Comments: 3 Responses to “How Do I Strip Extraneous Info From the Name Of a File?”

    5 years ago

    Is the list in Numbers, or is it in Notes? You'll have much more power over it if it is in Numbers. So if you have copied it into Notes, I would go back to the Numbers version, or copy it back into Numbers.

    Then I would use the Text functions there to deconstruct the name. But I'm not sure what it is you want, so it is hard for me to suggest exact functions. I'd need to see an example and know if the naming is consistent for all of them.

    Of course there is always the manual option. You say there are over 100. So that's no that many. If you aren't familiar with using complex formulas in Numbers, it could just be quicker to change or retype the list. At 10 seconds per title, that's 25 minutes if there are 150 titles. And if it is just a matter of selecting some of the text and deleting it, then it would probably be more like 10 minutes.

    It would make sense to use a formula in Numbers if there were many more titles though.

    Doug
    5 years ago

    from this... "Hidden.Figures.2016.720p.Blu-Ray.mp4".... to this.... "Hidden Figures 2016"

    5 years ago

    If it was me, I would just do it manually. It would take 10 minutes. Get rid of the period between Hidden and Figures and 2016 then delete the rest. Repeat.
    If you really want to do it in Numbers, you would use the SUBSTITUTE function.
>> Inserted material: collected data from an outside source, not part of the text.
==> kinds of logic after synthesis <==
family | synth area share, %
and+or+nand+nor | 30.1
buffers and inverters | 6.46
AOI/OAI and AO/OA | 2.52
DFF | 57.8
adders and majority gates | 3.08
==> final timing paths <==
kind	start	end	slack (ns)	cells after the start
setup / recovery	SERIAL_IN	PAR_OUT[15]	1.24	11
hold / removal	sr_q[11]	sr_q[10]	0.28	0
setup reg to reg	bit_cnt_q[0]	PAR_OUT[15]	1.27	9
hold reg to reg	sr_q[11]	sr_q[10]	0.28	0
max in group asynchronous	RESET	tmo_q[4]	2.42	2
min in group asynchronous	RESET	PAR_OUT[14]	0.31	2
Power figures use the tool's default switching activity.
## config.mk

```make
export PLATFORM = sky130hd
export DESIGN_NAME = controle_tentativas_flat
export DESIGN_NICKNAME = d
export VERILOG_FILES = /design/src/rtl/controle_tentativas_if.sv /design/src/rtl/controle_tentativas.sv /design/src/flat_wrapper.sv
export SDC_FILE = /design/constraint.sdc
export NUM_CORES = 1
export LEC_CHECK = 0
export ABC_AREA = 1
export BUFFER_PORTS_ARGS = -buffer_cell sky130_fd_sc_hd__buf_2
export CORE_MARGIN = 2
export CORE_UTILIZATION = 40
export DETAILED_ROUTE_END_ITERATION = 10
export PLACE_DENSITY_LB_ADDON = 0.12
export SLEW_MARGIN = 20
export SYNTH_ARGS = -nofsm -noshare
export SYNTH_HDL_FRONTEND = slang
export SYNTH_SLANG_ARGS = --single-unit
```

## constraint.sdc

```tcl
create_clock -name CLOCK -period 3.45 [get_ports CLOCK]
set_input_delay 0.5175 -clock CLOCK [delete_from_list [all_inputs] [get_ports CLOCK]]
set_output_delay 0.5175 -clock CLOCK [all_outputs]
set_load 0.01 [all_outputs]
```

## src/rtl/controle_tentativas_if.sv

```systemverilog
// controle_tentativas_if: signal bundle between the game logic and the password front-end
interface controle_tentativas_if #(
  parameter int MAX_TENTATIVAS = 5
);
  localparam int W = $clog2(MAX_TENTATIVAS + 1);
  logic         ENABLE;
  logic         BOTAO_ENTER;
  logic [3:0]   CHAVES;
  logic [3:0]   SENHA_A;
  logic [2:0]   SENHA_B;
  logic         TEMPO_ESGOTADO;
  logic [3:0]   TENTATIVA;
  logic         ENTER;
  logic         ACERTOU_SENHA_A;
  logic [W-1:0] TENTATIVAS_RESTANTES;
  logic         DESARMOU;
  logic         EXPLODIU;
  modport master (
    output ENABLE, BOTAO_ENTER, CHAVES, SENHA_A, SENHA_B, TEMPO_ESGOTADO,
    input  TENTATIVA, ENTER, ACERTOU_SENHA_A, TENTATIVAS_RESTANTES, DESARMOU, EXPLODIU
  );
  modport slave (
    input  ENABLE, BOTAO_ENTER, CHAVES, SENHA_A, SENHA_B, TEMPO_ESGOTADO,
    output TENTATIVA, ENTER, ACERTOU_SENHA_A, TENTATIVAS_RESTANTES, DESARMOU, EXPLODIU
  );
endinterface

```

## src/rtl/controle_tentativas.sv

```systemverilog
// controle_tentativas: debounced password entry, two-phase check, attempt counter and defuse/explode outcome
module controle_tentativas #(
  parameter int MAX_TENTATIVAS  = 5,
  parameter int DEBOUNCE_CICLOS = 4
) (
  input logic CLOCK,
  input logic RESET_N,
  controle_tentativas_if.slave bus
);
  localparam int W  = $clog2(MAX_TENTATIVAS + 1);
  localparam int CW = $clog2(DEBOUNCE_CICLOS);
  typedef enum logic [1:0] {ESPERA_A, ESPERA_B, DESARMADA, EXPLODIDA} estado_t;
  estado_t estado, prox;
  logic [1:0] sync;
  logic nivel, nivel_q;
  logic [CW-1:0] cont;
  logic agendado, enter_r, espera, aceito;
  logic [3:0] tentativa_r;
  logic [W-1:0] rest, prox_rest;
  logic acertou, prox_acertou;
  assign espera = (estado == ESPERA_A) || (estado == ESPERA_B);
  assign aceito = nivel_q & ~nivel & bus.ENABLE & espera;
  // synchronize the button (idle high) and accept a level only after DEBOUNCE_CICLOS differing samples
  always_ff @(posedge CLOCK or negedge RESET_N) begin
    if (!RESET_N) begin
      sync    <= 2'b11;
      nivel   <= 1'b1;
      nivel_q <= 1'b1;
      cont    <= '0;
    end else begin
      sync    <= {sync[0], bus.BOTAO_ENTER};
      nivel_q <= nivel;
      if (sync[1] == nivel) cont <= '0;
      else if (cont == CW'(DEBOUNCE_CICLOS - 1)) begin
        nivel <= sync[1];
        cont  <= '0;
      end else cont <= cont + 1'b1;
    end
  end
  // latch the attempt, then strobe ENTER one cycle later so TENTATIVA is settled at its rising edge
  always_ff @(posedge CLOCK or negedge RESET_N) begin
    if (!RESET_N) begin
      tentativa_r <= '0;
      agendado    <= 1'b0;
      enter_r     <= 1'b0;
    end else begin
      tentativa_r <= aceito ? bus.CHAVES : tentativa_r;
      agendado    <= aceito;
      enter_r     <= agendado;
    end
  end
  // game state register
  always_ff @(posedge CLOCK or negedge RESET_N) begin
    if (!RESET_N) begin
      estado  <= ESPERA_A;
      rest    <= W'(MAX_TENTATIVAS);
      acertou <= 1'b0;
    end else begin
      estado  <= prox;
      rest    <= prox_rest;
      acertou <= prox_acertou;
    end
  end
  // timeout wins over an evaluation; a wrong guess burns one attempt and the last one explodes
  always_comb begin
    prox         = estado;
    prox_rest    = rest;
    prox_acertou = acertou;
    if (espera && bus.TEMPO_ESGOTADO) prox = EXPLODIDA;
    else if (enter_r && estado == ESPERA_A && tentativa_r == bus.SENHA_A) begin
      prox         = ESPERA_B;
      prox_acertou = 1'b1;
    end else if (enter_r && estado == ESPERA_B && tentativa_r[2:0] == bus.SENHA_B) prox = DESARMADA;
    else if (enter_r && espera) begin
      prox_rest = rest - 1'b1;
      prox      = (rest == W'(1)) ? EXPLODIDA : estado;
    end
  end
  assign bus.TENTATIVA            = tentativa_r;
  assign bus.ENTER                = enter_r;
  assign bus.ACERTOU_SENHA_A      = acertou;
  assign bus.TENTATIVAS_RESTANTES = rest;
  assign bus.DESARMOU             = estado == DESARMADA;
  assign bus.EXPLODIU             = estado == EXPLODIDA;
endmodule

```

## src/flat_wrapper.sv

```systemverilog
// flat-port wrapper written by rule: the top's interface ports become plain ports
module controle_tentativas_flat 
#(
  parameter int MAX_TENTATIVAS  = 5,
  parameter int DEBOUNCE_CICLOS = 4
)
  (CLOCK, RESET_N, bus_ENABLE, bus_BOTAO_ENTER, bus_CHAVES, bus_SENHA_A, bus_SENHA_B, bus_TEMPO_ESGOTADO, bus_TENTATIVA, bus_ENTER, bus_ACERTOU_SENHA_A, bus_TENTATIVAS_RESTANTES, bus_DESARMOU, bus_EXPLODIU);
  controle_tentativas_if #(.MAX_TENTATIVAS(MAX_TENTATIVAS)) bus_i ();
  input logic CLOCK;
  input logic RESET_N;
  input wire logic [$bits(bus_i.ENABLE)-1:0] bus_ENABLE;
  input wire logic [$bits(bus_i.BOTAO_ENTER)-1:0] bus_BOTAO_ENTER;
  input wire logic [$bits(bus_i.CHAVES)-1:0] bus_CHAVES;
  input wire logic [$bits(bus_i.SENHA_A)-1:0] bus_SENHA_A;
  input wire logic [$bits(bus_i.SENHA_B)-1:0] bus_SENHA_B;
  input wire logic [$bits(bus_i.TEMPO_ESGOTADO)-1:0] bus_TEMPO_ESGOTADO;
  output wire logic [$bits(bus_i.TENTATIVA)-1:0] bus_TENTATIVA;
  output wire logic [$bits(bus_i.ENTER)-1:0] bus_ENTER;
  output wire logic [$bits(bus_i.ACERTOU_SENHA_A)-1:0] bus_ACERTOU_SENHA_A;
  output wire logic [$bits(bus_i.TENTATIVAS_RESTANTES)-1:0] bus_TENTATIVAS_RESTANTES;
  output wire logic [$bits(bus_i.DESARMOU)-1:0] bus_DESARMOU;
  output wire logic [$bits(bus_i.EXPLODIU)-1:0] bus_EXPLODIU;
  assign bus_i.ENABLE = bus_ENABLE;
  assign bus_i.BOTAO_ENTER = bus_BOTAO_ENTER;
  assign bus_i.CHAVES = bus_CHAVES;
  assign bus_i.SENHA_A = bus_SENHA_A;
  assign bus_i.SENHA_B = bus_SENHA_B;
  assign bus_i.TEMPO_ESGOTADO = bus_TEMPO_ESGOTADO;
  assign bus_TENTATIVA = bus_i.TENTATIVA;
  assign bus_ENTER = bus_i.ENTER;
  assign bus_ACERTOU_SENHA_A = bus_i.ACERTOU_SENHA_A;
  assign bus_TENTATIVAS_RESTANTES = bus_i.TENTATIVAS_RESTANTES;
  assign bus_DESARMOU = bus_i.DESARMOU;
  assign bus_EXPLODIU = bus_i.EXPLODIU;
  controle_tentativas #(.MAX_TENTATIVAS(MAX_TENTATIVAS), .DEBOUNCE_CICLOS(DEBOUNCE_CICLOS)) u_core (.CLOCK(CLOCK), .RESET_N(RESET_N), .bus(bus_i));
endmodule
```

=== Yosys cells after proc, flatten, opt, wreduce, memory -nomap -nowiden ===
Index checks and enable logic that the tools add are counted.

* Register bits after elaboration: 18
* Output and inout port bits: 11
* Logic and storage cells: 49

* $add $sub $neg: 2
* Bitwise gates (word level): 8
* Muxes and demuxes: 7
* Eq/ne operators: 8
* Reduce and logical (&&, ||, !) cells: 14

{| class="wikitable"
|+ Operator list
! operator !! number
|-
| two-way mux 2 bit || 7
|-
| nonzero test 4 bit || 2
|-
| equality test 2 bit, second input constant || 3
|-
| logical AND 1 bit || 6
|-
| AND reduction 2 bit || 3
|-
| NOT 1 bit || 5
|-
| equality test 4 bit || 1
|-
| AND reduction 4 bit || 1
|-
| bitwise AND 1 bit || 3
|-
| equality test 3 x 1 -> 1 bit, second input constant || 1
|-
| equality test 3 bit || 1
|-
| subtractor 3 x 1 -> 3 bit, second input constant || 1
|-
| adder 2 x 1 -> 2 bit, second input constant || 1
|-
| equality test 2 x 1 -> 1 bit, second input constant || 1
|-
| logical NOT 2 bit || 1
|-
| equality test 1 bit || 1
|-
| logical OR 1 bit || 1
|}

=== Longest topological paths before layout ===
Gate-level depths: netlist (run 1).

* Depth in word-level cells: 7
* Gate-level depth with buffers: 10
* Gate-level depth less buffers: 10

=== Least setup slack after synthesis (run 1) ===
Ideal clock, no wire load.

* Path kind: in2reg
* Start: in bus_TEMPO_ESGOTADO
* End: reg u_core.rest[1] (netlist: u_core.bus.TENTATIVAS_RESTANTES[1])
* Path slack: 2.245 ns
* Stages on the path: 4
* Required time: 3.333 ns
* Path buffers: 0
* Arrival time: 1.088 ns
* Path through: nor3_1 > nand3_1 > nand2_1 > nand2_1

* Word-level cells in the longest chain between the ends: 3

{| class="wikitable"
|+ RTL lines
! element !! line !! source
|-
| start: declaration || flat_wrapper.sv:16 || <nowiki>input wire logic [$bits(bus_i.TEMPO_ESGOTADO)-1:0] bus_TEMPO_ESGOTADO;</nowiki>
|-
| logical AND 1 bit || controle_tentativas.sv:69 || <nowiki>if (espera && bus.TEMPO_ESGOTADO) prox = EXPLODIDA;</nowiki>
|-
| NOT 1 bit (no source line) || n/a ||
|-
| AND reduction 4 bit (no source line) || n/a ||
|-
| end signal: assignment || controle_tentativas.sv:56 || <nowiki>rest <= W'(MAX_TENTATIVAS);</nowiki>
|-
| end signal: assignment || controle_tentativas.sv:60 || <nowiki>rest <= prox_rest;</nowiki>
|-
| end: declaration || controle_tentativas.sv:19 || <nowiki>logic [W-1:0] rest, prox_rest;</nowiki>
|}

Every way passes these cells.
A chain may end at the register's enable or synchronous reset.

=== Worst setup path in the final report (run 1) ===
* Start: reg u_core.estado[1]
* End: out bus_DESARMOU

* Word-level cells in the longest chain between the ends: 1

{| class="wikitable"
|+ RTL lines
! element !! line !! source
|-
| start: declaration || controle_tentativas.sv:13 || <nowiki>estado_t estado, prox;</nowiki>
|-
| start signal: assignment || controle_tentativas.sv:59 || <nowiki>estado <= prox;</nowiki>
|-
| equality test 2 bit || controle_tentativas.sv:83 || <nowiki>assign bus.DESARMOU = estado == DESARMADA;</nowiki>
|-
| end: declaration || flat_wrapper.sv:21 || <nowiki>output wire logic [$bits(bus_i.DESARMOU)-1:0] bus_DESARMOU;</nowiki>
|}

Every way passes these cells.

==> results.md, run 1 <==
- RR Endpoint: u_core.bus.TENTATIVAS_RESTANTES[1]
- RR Startpoint: u_core.estado[1]
- CP Cell Sequence: inv_2, nor2_1, buf_2
- GRT overflow: 0
- Clk pin slew, worst setup/hold paths: 0.11 ns
- Vias: 788
- # IOs: 27
- RSZ-0062 raised after global routing: false
- Final setup vio count: 0
- Crit path largest cell delay: 0.43 ns
- CTS tree: done
- Reg2reg setup slack: 2.19 ns
- Clock Skew: 0.00635 ns
- Initial Util: 41.5%
- Fin. Hold Viols: 0
- Final instance area: 1110 um2
- CP Buf/Inv Count: 2
- Die W: 51.7 um
- LEAKAGE: 0.000596 uW
- Crit path depth: 3
- CORE AREA: 2190 um2
- Layout cells sized above 1: 28.6%
- Worst Hold Class: in -> async
- CP Max Fanout: 5
- Placed Area: 1070 um2
- Root Buffer: clkbuf_4
- Tcrit/Tclk final: 45.4%
- Most frequent cells in the layout: nand2_1, buf_2, inv_1
- Synthesis-to-finish area growth: 22.1%
- CTS resizes: 0
- CTS H-tree lvls: 1
- Iteration-0 DRC Markers: 11
- Clock Latency Late Sink: 0.29 ns
- CTS Hold Bufs: 0
- First-pass GRT wire length: 3310 um
- Setup TNS: 0 ns
- Post-synth top area cell: dfrtp_1
- Yosys warns: 0
- Gr usage total: 17.4%
- Status: complete, no violations
- WHS: 0.132 ns
- Fill count: 233
- WS Path Type: reg -> out
- Syn avg cell area: 7.77 um2
- Post-route DRC: 0
- Post-synth top area share: 33.0%
- VDD IR max: 0.300 mV
- Util after Layout: 50.7%
- Startpoint types: register
- PwrDens: 387 nW/um2
- CTS Buffer Depth: 2
- Dpl cells: 171
- Worst Setup End Kind: output port
- End point of the critical path: bus_DESARMOU
- CP Launch Point: u_core.estado[1]
- Yosys reg bits: 18
- Final HPWL DP: 1410 um
- Maximum clock rate: 638 MHz
- Yosys cell types: 18
- Sequential-to-total area share from yosys stat: 50.3%
- Final Max Tran Viols: 0
- Vias in the first global route: 776
- MaxCap Viol Count: 0
- Post-CTS setup buffer count: 0
- Clock tree sinks: 18
- Mapped Area: 910 um2
- TritonCTS Buffers: 3
- Critical path arrival: 1.05 ns
- Mapped Cells: 117
- Port bufs: 26
- Detailed Route WL: 1810 um
- Largest net degree at the start of global routing: 19
- FP Rows: 17
- GP Congestion: 0.791
- N_diodes: 0
- Non-Filler Instances: 175
- Tmin final: 1.57 ns
- WL/cell: 10.3 um
- Avg Vias per Cell: 4.50
- Crit path max-delay family: flip-flops
- Die height: 51.7 um
- Worst r2r path cells: 7
- Post-route ant nets: 0
- Slew headroom: 72.9%
- Final net count: 167
- Crit-path slowest cell: dfrtp_1
- Initial DRT Pass Iterations: 4
- WP data required: 2.93 ns
- Synth top area cells: dfrtp_1, dfstp_2, nand2_1, inv_1, ha_1
- Most common cell after layout, fill and taps aside: nand2_1
- Initial antenna violation count: 0
- Die area: 2670 um2
- Least-Margin Pin Slew: 0.407 ns
- Synthesized Nets: 136
## routing by layer
| layer | vias to the layer above | GRT usage [%] | wire, um | share of wire (%) |
|---|---|---|---|---|
| met5 | - | 0 | 0 | 0 |
| met4 | 0 | 9.21 | 41 | 2.3 |
| met3 | 4 | 3.45 | 63 | 3.5 |
| met2 | 15 | 29.3 | 892 | 49 |
| met1 | 351 | 20.9 | 813 | 45 |
| li1 | 418 | - | - | - |
## registers in the layout (all words and copies together), names as in the netlist
name	cells
u_core.agendado	1
u_core.bus.ACERTOU_SENHA_A	1
u_core.bus.ENTER	1
u_core.bus.TENTATIVA	4
u_core.bus.TENTATIVAS_RESTANTES	3
u_core.cont	2
u_core.estado	2
u_core.nivel	1
u_core.nivel_q	1
u_core.sync	2
## worst min path at each step
stage | startpoint | cells past startpoint | endpoint | slack [ns]
2_1_floorplan | RESET_N | 0 | u_core.agendado | 0.22
3_3_place_gp | u_core.agendado | 0 | u_core.bus.ENTER | 0.33
3_5_place_dp | u_core.agendado | 0 | u_core.bus.ENTER | 0.34
4_1_cts | RESET_N | 1 | u_core.bus.TENTATIVA[1] | 0.15
5_1_grt | RESET_N | 1 | u_core.bus.TENTATIVA[0] | 0.15
6_report | RESET_N | 1 | u_core.bus.TENTATIVA[1] | 0.13
## where the power goes
| group | total [uW] | internal (uW) | switching, uW |
|---|---|---|---|
| Clock | 130 | 64.3 | 65.6 |
| Combinational | 49.0 | 22.2 | 26.8 |
| Sequential | 251 | 240 | 11.1 |
| Total | 430 | 327 | 104 |
## synth_stat cells
| library cell | number |
|---|---|
| xor2_1 | 1 |
| nand3_1 | 5 |
| ha_1 | 3 |
| nand2_1 | 42 |
| nor3_1 | 2 |
| nor2_1 | 5 |
| nor2_2 | 2 |
| nand4_1 | 6 |
| dfstp_2 | 6 |
| a21oi_1 | 1 |
| clkinv_1 | 1 |
| inv_1 | 21 |
| nand2_2 | 1 |
| o21ai_0 | 5 |
| xnor2_1 | 1 |
| dfrtp_1 | 12 |
| a21oi_2 | 1 |
| inv_2 | 2 |
## cell families after synthesis
family / Yosys count / share of synthesized area, %
adders and majority gates: 3 / 4.13
xor gates and xnor gates: 2 / 1.93
AOI/OAI and AO/OA: 7 / 4.26
buffers and inverters: 24 / 9.90
and+or+nand+nor: 63 / 29.4
DFF: 18 / 50.3
## stage by stage
stage          setup WS, ns  power, uW
2_1_floorplan          2.25        284
3_3_place_gp           2.02        303
3_5_place_dp           2.01        306
4_1_cts                1.87        438
5_1_grt                1.79        460
6_report               1.88        430
## cell type report
| type | instances | area, um2 | share of cell area (%) |
|---|---|---|---|
| Multi-Input combinational cell | 75 | 362 | 32.5 |
| Clock buffer | 4 | 36.3 | 3.27 |
| Sequential cell | 18 | 458 | 41.2 |
| Tap cell | 28 | 35.0 | 3.15 |
| Timing Repair Buffer | 26 | 130 | 11.7 |
| Inverter | 24 | 90.1 | 8.11 |
Note: power is estimated with default switching activity, not from simulation.
==> run 2, diff against run 1 <==
==> constraint.sdc (replaced) <==
create_clock -name CLOCK -period 1.6 [get_ports CLOCK]
set_input_delay 0.24 -clock CLOCK [delete_from_list [all_inputs] [get_ports CLOCK]]
set_output_delay 0.24 -clock CLOCK [all_outputs]
set_load 0.01 [all_outputs]
==> run 2 against run 1 <==
Effect of this change:
- critical path depth is 6 higher
- worst hold slack got worse by 0.088 ns
- die area unchanged
- wire length down 2.1%
==> results.md, run 2 (synthesized netlist as in run 1, its figures left out) <==
- Status: complete, no violations
- Clock tree sinks: 18
- Layout cells sized above 1: 28.9%
- Metal-1 WL: 801 um
- Synthesis-to-finish area growth: 24.1%
- Initial antenna violation count: 0
- Tmin final: 1.28 ns
- Final setup vio count: 0
- FP Rows: 17
- Post-CTS setup buffer count: 0
- WP data required: 1.83 ns
- Seq pwr share: 58.6%
- CTS tree: done
- Gate power share: 11.7%
- Detailed Route WL: 1770 um
- Max reg flops: 4
- GRT overflow: 0
- CP Launch Point: u_core.estado[1]
- CORE AREA: 2190 um2
- # IOs: 27
- Maximum clock rate: 780 MHz
- Initial DRT Pass Iterations: 4
- Tcrit/Tclk final: 80.1%
- Worst r2r path cells: 9
- RR Startpoint: u_core.estado[1]
- Most frequent cells in the layout: nand2_1, buf_2, inv_1
- Hold_sp: bus_BOTAO_ENTER
- PwrDens: 818 nW/um2
- Sw Share: 23.6%
- CTS H-tree lvls: 1
- Internal: 705 uW
- First-pass GRT wire length: 3040 um
- Setup TNS: 0 ns
- Final Max Tran Viols: 0
- VDD IR max: 0.539 mV
- Worst Hold Class: in -> reg
- Gr usage total: 15.8%
- Clk pin slew, worst setup/hold paths: 0.10 ns
- TritonCTS Buffers: 3
- Iteration-0 DRC Markers: 9
- Vias: 811
- Clock Latency Late Sink: 0.29 ns
- Final instance area: 1130 um2
- RSZ-0062 raised after global routing: false
- Slew headroom: 74.1%
- Uppermost layer routed: met4
- Critical path arrival: 1.51 ns
- CTS Buffer Depth: 2
- Worst Setup End Kind: register
- Clock Skew: 0.00786 ns
- Vias in the first global route: 763
- Die W: 51.7 um
- WL/cell: 10.0 um
- Fin. Hold Viols: 0
- MaxCap Viol Count: 0
- WS Path Type: reg -> reg
- Post-route ant nets: 0
- Avg Vias per Cell: 4.58
- Least-Margin Pin Slew: 0.388 ns
- Sw Pwr: 218 uW
- Startpoint types: register
- LEAKAGE: 0.000606 uW
- Placed Area: 1080 um2
- Initial Util: 41.5%
- Hold depth: 1
- Final net count: 169
- Root Buffer: clkbuf_4
- Power share of the clock group: 29.7%
- Largest net degree at the start of global routing: 19
- Final HPWL DP: 1440 um
- Die area: 2670 um2
- Die height: 51.7 um
- N_diodes: 0
- Met2 WL: 868 um
- Met3 Routed Length: 89 um
- Post-route DRC: 0
- CP Max Fanout: 5
- Port bufs: 26
- GP Congestion: 0.830
- Most common cell after layout, fill and taps aside: nand2_1
[run 2: through the flow]
stage	worst slack, ns	cells	total power [uW]	hold WS (ns)	util (%)
floorplan	0.423	117	612	-0.0556	-
global placement	0.332	172	654	0.193	49.4
detailed placement	0.329	172	659	0.188	49.4
CTS	0.295	177	940	0.0320	51.5
global route	0.185	177	981	0.0140	51.5
finish	0.318	177	924	0.0439	51.5
[run 2: critical path, cell delays in order (launching register included)]
cell and delay (ns):
dfrtp_1 0.44, inv_2 0.11, nand3_1 0.09, a21oi_2 0.15, nand2_2 0.10, nand2_1 0.07
nand2_1 0.06, nand2_1 0.09, nand2_1 0.05, nand2_1 0.05
[run 2: worst paths after layout]
path                                                 to  slack (ns)
worst min-delay path                     u_core.sync[0]        0.04
worst min register to register         u_core.bus.ENTER        0.36
worst max-delay path                   u_core.estado[0]        0.32
max in group asynchronous                u_core.nivel_q        0.89
worst max register to register         u_core.estado[0]        0.32
min in group asynchronous       u_core.bus.TENTATIVA[1]        0.39
[run 2: layout make-up]
class / instances / area (um2)
Fill cell: 222 / 1060
Sequential cell: 18 / 458
Multi-Input combinational cell: 75 / 362
Timing Repair Buffer: 28 / 148
Inverter: 24 / 90.1
Clock buffer: 4 / 36.3
Tap cell: 28 / 35.0
[run 2: power by group through the flow]
stage,clock network [uW],logic (uW),registers [uW]
after floorplan,0,67.4,544
after global placement,0,106,548
after detailed placement,0,108,551
after CTS,286,111,543
after global routing,306,127,547
final,274,108,541
[run 2: timing repair]
| action | 4_1_cts | 5_1_grt |
|---|---|---|
| hold buffers | 1 | 0 |
| hold endpoints to repair | 12 | 0 |
| resized for setup | 0 | 0 |
[run 2: per-layer routing]
layer,up-vias,track usage [%]
met4,0,5.26
met3,2,5.17
met1,367,18.9
li1,421,-
met5,-,0
met2,21,26.7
You would replace "." with " ". So column B would have the values of column A but with spaces instead of periods. Then column C would take the value of column B and replace "720p" with "" (empty). Then D would get rid of "Blu-Ray", etc. I'm sure you probably have variations like 1080p and DVD and all sorts of things to get rid of. The last column would have what you want so I'd copy and paste from that.

    Note that you can do the same thing with search and replace in TextEdit. Just search and replace all the periods, then the "Blu-Ray" and so on.